**config.mk**
```make
export PLATFORM = sky130hd
export DESIGN_NAME = byte_stream_field_splitter_top
export DESIGN_NICKNAME = d
export VERILOG_FILES = /design/src/hw/rtl/bsfs_pkg.sv /design/src/hw/rtl/bsfs_split_core.sv /design/src/hw/rtl/bsfs_emitter.sv /design/src/hw/rtl/byte_stream_field_splitter_top.sv
export SDC_FILE = /design/constraint.sdc
export NUM_CORES = 1
export LEC_CHECK = 0
export BUFFER_PORTS_ARGS = -buffer_cell sky130_fd_sc_hd__buf_2
export CORE_MARGIN = 2
export CORE_UTILIZATION = 40
export DETAILED_ROUTE_END_ITERATION = 16
export REMOVE_ABC_BUFFERS = 1
export SYNTH_ARGS = -nofsm -noshare
export SYNTH_HDL_FRONTEND = slang
export SYNTH_HIERARCHICAL = 1
export SYNTH_SLANG_ARGS = --single-unit
export TNS_END_PERCENT = 30
```
**constraint.sdc**
```tcl
create_clock -name clk -period 14.05 [get_ports clk]
set_input_delay 2.81 -clock clk [delete_from_list [all_inputs] [get_ports clk]]
set_output_delay 2.81 -clock clk [all_outputs]
set_load 0.02 [all_outputs]
```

★ ★ ★ ★ ★

> **What is required**: Please give back all of the material above exactly as it was written.

> **Exercise solution**:
**config.mk**
```make
export PLATFORM = sky130hd
export DESIGN_NAME = byte_stream_field_splitter_top
export DESIGN_NICKNAME = d
export VERILOG_FILES = /design/src/hw/rtl/bsfs_pkg.sv /design/src/hw/rtl/bsfs_split_core.sv /design/src/hw/rtl/bsfs_emitter.sv /design/src/hw/rtl/byte_stream_field_splitter_top.sv
export SDC_FILE = /design/constraint.sdc
export NUM_CORES = 1
export LEC_CHECK = 0
export BUFFER_PORTS_ARGS = -buffer_cell sky130_fd_sc_hd__buf_2
export CORE_MARGIN = 2
export CORE_UTILIZATION = 40
export DETAILED_ROUTE_END_ITERATION = 16
export REMOVE_ABC_BUFFERS = 1
export SYNTH_ARGS = -nofsm -noshare
export SYNTH_HDL_FRONTEND = slang
export SYNTH_HIERARCHICAL = 1
export SYNTH_SLANG_ARGS = --single-unit
export TNS_END_PERCENT = 30
```
**constraint.sdc**
```tcl
create_clock -name clk -period 14.05 [get_ports clk]
set_input_delay 2.81 -clock clk [delete_from_list [all_inputs] [get_ports clk]]
set_output_delay 2.81 -clock clk [all_outputs]
set_load 0.02 [all_outputs]
```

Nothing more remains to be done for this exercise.